Die Schneegesellschaft (Originaltitel La sociedad de la nieve, internationaler englischsprachiger Titel Society of the Snow) ist ein Survival-Thriller von J. A. Bayona. Es handelt sich bei dem Filmdrama um eine Filmbiografie über die überlebenden Mitglieder der Flugkatastrophe des Fluges 571 im Jahr 1972. Die Maschine sollte eine Rugby-Mannschaft aus Uruguay nach Chile bringen, stürzte jedoch über einem Gletscher in den Anden ab. Die Schneegesellschaft basiert auf dem Roman La sociedad de la nieve von Pablo Vierci, der ein Freund und Klassenkamerad von einigen der ums Leben gekommenen Passagiere des Fluges war. Der Film feierte im September 2023 bei den Internationalen Filmfestspielen in Venedig seine Premiere, kam im Dezember 2023 in die deutschen Kinos und wurde Anfang Januar 2024 in das Programm des Streaminganbieters Netflix aufgenommen. Die Schneegesellschaft erhielt zwei Oscar-Nominierungen unter anderem als bester Internationaler Film. Im Rahmen der Verleihung des spanischen Filmpreises Goya 2024 gewann der Film 12 Auszeichnungen, darunter als bester Film und für die beste Regie.
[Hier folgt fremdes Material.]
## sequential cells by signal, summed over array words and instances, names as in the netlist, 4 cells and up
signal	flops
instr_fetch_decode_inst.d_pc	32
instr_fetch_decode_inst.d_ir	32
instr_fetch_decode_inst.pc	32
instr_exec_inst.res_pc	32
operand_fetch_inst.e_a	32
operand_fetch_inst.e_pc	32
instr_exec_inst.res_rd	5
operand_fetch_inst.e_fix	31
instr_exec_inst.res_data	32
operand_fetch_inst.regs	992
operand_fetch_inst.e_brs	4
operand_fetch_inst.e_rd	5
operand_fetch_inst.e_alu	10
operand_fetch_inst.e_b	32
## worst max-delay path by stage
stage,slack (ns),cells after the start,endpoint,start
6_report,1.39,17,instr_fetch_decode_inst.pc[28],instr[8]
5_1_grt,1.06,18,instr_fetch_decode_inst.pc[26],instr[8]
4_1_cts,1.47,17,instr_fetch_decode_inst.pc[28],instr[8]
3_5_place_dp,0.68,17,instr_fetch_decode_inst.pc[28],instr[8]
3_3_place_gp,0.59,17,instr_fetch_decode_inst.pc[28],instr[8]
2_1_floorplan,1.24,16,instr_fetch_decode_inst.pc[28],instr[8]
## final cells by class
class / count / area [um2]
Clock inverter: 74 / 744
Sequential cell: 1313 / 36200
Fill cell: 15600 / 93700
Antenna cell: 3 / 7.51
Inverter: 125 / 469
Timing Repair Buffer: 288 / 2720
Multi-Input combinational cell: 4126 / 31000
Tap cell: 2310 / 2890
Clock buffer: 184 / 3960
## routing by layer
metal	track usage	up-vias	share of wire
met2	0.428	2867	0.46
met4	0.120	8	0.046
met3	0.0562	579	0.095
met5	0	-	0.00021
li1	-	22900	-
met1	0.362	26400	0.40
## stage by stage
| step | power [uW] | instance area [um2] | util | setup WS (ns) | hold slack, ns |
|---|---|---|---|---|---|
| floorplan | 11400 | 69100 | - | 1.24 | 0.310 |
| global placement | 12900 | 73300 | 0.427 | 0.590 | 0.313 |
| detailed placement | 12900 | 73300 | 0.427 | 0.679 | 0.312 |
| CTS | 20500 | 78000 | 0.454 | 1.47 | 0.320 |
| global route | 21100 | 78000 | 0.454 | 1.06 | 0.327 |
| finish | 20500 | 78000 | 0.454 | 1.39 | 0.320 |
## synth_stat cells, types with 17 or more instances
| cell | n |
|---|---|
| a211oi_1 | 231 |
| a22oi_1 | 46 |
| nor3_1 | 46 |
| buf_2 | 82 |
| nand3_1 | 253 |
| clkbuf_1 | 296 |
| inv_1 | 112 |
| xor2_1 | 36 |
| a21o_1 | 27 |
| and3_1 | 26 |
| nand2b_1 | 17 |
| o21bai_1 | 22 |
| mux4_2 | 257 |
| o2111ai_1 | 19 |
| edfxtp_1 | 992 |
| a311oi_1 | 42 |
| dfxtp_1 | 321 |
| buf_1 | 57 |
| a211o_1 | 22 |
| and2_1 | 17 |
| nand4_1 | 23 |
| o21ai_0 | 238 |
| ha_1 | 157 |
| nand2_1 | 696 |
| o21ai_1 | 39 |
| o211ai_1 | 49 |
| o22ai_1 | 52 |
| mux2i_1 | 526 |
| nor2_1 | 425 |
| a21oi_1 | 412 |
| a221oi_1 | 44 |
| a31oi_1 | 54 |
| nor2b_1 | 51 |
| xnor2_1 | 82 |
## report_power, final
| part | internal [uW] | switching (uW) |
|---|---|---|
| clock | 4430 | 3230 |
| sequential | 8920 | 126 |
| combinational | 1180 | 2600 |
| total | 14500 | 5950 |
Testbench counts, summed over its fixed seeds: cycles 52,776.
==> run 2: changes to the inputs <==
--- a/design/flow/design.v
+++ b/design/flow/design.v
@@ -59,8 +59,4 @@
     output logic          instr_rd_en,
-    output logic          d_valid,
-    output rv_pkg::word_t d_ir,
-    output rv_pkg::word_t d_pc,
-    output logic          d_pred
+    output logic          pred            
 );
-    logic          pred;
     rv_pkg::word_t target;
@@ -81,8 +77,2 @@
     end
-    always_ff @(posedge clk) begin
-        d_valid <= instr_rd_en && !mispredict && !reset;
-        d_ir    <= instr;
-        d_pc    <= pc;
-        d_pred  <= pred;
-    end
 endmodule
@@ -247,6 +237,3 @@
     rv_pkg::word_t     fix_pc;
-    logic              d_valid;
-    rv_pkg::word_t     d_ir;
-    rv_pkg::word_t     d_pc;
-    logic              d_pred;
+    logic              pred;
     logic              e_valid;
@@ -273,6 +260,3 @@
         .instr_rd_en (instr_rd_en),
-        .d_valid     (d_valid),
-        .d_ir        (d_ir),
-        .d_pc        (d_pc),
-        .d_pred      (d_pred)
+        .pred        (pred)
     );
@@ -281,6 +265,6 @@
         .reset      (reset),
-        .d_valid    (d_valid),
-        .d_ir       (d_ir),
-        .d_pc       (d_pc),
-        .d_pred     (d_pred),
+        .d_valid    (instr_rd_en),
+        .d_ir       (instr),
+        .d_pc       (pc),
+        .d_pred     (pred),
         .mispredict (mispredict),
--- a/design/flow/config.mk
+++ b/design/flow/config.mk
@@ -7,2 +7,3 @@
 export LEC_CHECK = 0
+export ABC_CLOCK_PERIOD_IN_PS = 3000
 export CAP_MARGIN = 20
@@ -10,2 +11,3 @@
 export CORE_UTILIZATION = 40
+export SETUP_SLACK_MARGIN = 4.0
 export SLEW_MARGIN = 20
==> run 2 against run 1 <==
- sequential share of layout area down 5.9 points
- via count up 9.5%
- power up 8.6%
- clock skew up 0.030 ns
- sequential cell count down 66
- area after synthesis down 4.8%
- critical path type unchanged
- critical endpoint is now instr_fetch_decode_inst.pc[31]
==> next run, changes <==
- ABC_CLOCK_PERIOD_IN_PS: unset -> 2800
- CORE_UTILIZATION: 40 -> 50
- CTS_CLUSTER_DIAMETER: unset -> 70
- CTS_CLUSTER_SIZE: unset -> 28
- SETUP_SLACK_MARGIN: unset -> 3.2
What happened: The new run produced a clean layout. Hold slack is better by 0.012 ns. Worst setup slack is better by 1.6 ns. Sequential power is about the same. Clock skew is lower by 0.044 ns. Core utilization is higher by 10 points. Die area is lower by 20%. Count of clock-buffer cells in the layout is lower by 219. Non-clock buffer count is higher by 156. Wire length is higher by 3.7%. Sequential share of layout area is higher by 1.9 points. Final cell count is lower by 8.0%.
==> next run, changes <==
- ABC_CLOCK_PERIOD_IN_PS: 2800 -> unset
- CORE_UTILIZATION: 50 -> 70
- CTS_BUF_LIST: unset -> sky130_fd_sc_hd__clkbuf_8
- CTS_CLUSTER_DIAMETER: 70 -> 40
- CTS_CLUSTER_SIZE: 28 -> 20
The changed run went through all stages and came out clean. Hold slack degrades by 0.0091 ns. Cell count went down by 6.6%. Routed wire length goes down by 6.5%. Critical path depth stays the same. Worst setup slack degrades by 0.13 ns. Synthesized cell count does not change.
Context: an optimization exercise on an open-source flow, tuned for small area, a short achievable clock period and few clock cycles. The choices shown serve that exercise and are no tape-out recipe.
Function was checked by simulation only, so behaviour that the tests miss may differ from the original.
No activity file was given, so power comes from the tool's default toggle rates.

harbor:
Design indexed_stack_buffer, start of the top module:
module indexed_stack_buffer (
   input  logic        clock,
   input  logic        reset,
   input  logic        req_tvalid,
   output logic        req_tready,
   input  logic [39:0] req_tdata,
   output logic        rsp_tvalid,
   input  logic        rsp_tready,
   output logic [39:0] rsp_tdata
);
   localparam int N = isb_pkg::DEPTH;
   logic [4:0]  cnt;
   logic [3:0]  base;
   logic        dir;
   logic [3:0]  ptr  [N];
   logic [31:0] data [N];
   logic [3:0]  top_ptr, free_ptr;
   logic [3:0]  r_top;               
   logic        r_valid;
   logic [1:0]  r_mode;
   logic [31:0] r_value;
   logic        r_vzero;
   logic        r_in_range, r_below_top, r_at_top, r_idx_zero;
   logic [3:0]  r_slot, r_hi, r_ldslot;
   logic        q_valid;
   logic [3:0]  q_slot;
   logic        q_read;
   logic [2:0]  q_status;
   logic [4:0]  q_count;
   logic        h_valid, s_valid;
   logic [39:0] h_data, s_data;
   logic        ready;
   logic accept, adv, q_free, move, take;
   logic inc, dec;
   logic [3:0] base_n, r_top_n;
   logic [3:0] r_up, r_dn, r_end;
   logic [3:0] slot_n, hi_n, ld_n;
   logic [3:0] top_ptr_n, free_ptr_n;
   logic [N-1:0] wen;
   logic [4:0] cnt_n;
   logic       dir_n;
   assign req_tready = ready;
   assign accept     = req_tvalid && ready;
   assign take       = h_valid && rsp_tready;
   always_ff @(posedge clock) begin
      if (accept) begin
         r_mode   <= req_tdata[1:0];
         r_value  <= req_tdata[33:2];
         r_vzero     <= (req_tdata[33:2] == 32'd0);
         r_in_range  <= inc ? ({1'b0, req_tdata[37:34]} <= cnt) :
                        dec ? ({1'b0, req_tdata[37:34]} + 5'd1 < cnt) :
                              ({1'b0, req_tdata[37:34]} < cnt);
  ...
Settings: LEC_CHECK=0, CAP_MARGIN=20, CORE_MARGIN=2, CORE_UTILIZATION=65, CTS_CLUSTER_DIAMETER=60, CTS_CLUSTER_SIZE=20, SETUP_SLACK_MARGIN=2.2, SLEW_MARGIN=20; clock period 5.0 ns.
standard.sh (not shown) runs the stock make flow with config.mk's settings and CLKGATE_MAP_FILE= SYNTH_SCRIPT=/design/flow/synth_recipe.tcl, a recipe that flattens the netlist after the stock synthesis.
==> flow/flow/run.sh <==
#!/bin/bash
# The standard layout, except that the port buffers are buf_4 cells
# instead of the slow delay buffers buffer_ports picks by default. Every
# port still gets its buffer. ORFS's per-step logs stay under orfs/logs;
# make's own output goes to flow_make.log.
set -euo pipefail
export BUFFER_PORTS_ARGS="-buffer_cell sky130_fd_sc_hd__buf_4"
bash standard.sh finish > flow_make.log 2>&1
Testbench counts of harbor, summed over its fixed seeds: cycles 16,032.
Als die Mitglieder der uruguayischen Rugbymannschaft Old Christians im Jahr 1972 in Montevideo einen Flieger nach Chile besteigen, ist die Stimmung ausgelassen. Einige von ihnen verlassen Uruguay zum ersten Mal. Mitten in den Anden, im äußersten Westen Argentiniens, streift die Maschine des Fluges 571 jedoch einen Berg. Eine Tragfläche wird bei dieser Kollision abgetrennt und der Rumpf des Flugzeugs in zwei Teile gerissen. Die vordere Hälfte des Flugzeugs rutscht einen Gletscher hinunter. Als unmittelbare Folge des Absturzes sterben 12 der 45 Insassen, mehrere Überlebende erliegen ihren schweren Verletzungen in der ersten Nacht mit Temperaturen zwischen −30 °C und −40 °C, weitere sterben im weiteren Verlauf aufgrund mehrerer Lawinenabgänge.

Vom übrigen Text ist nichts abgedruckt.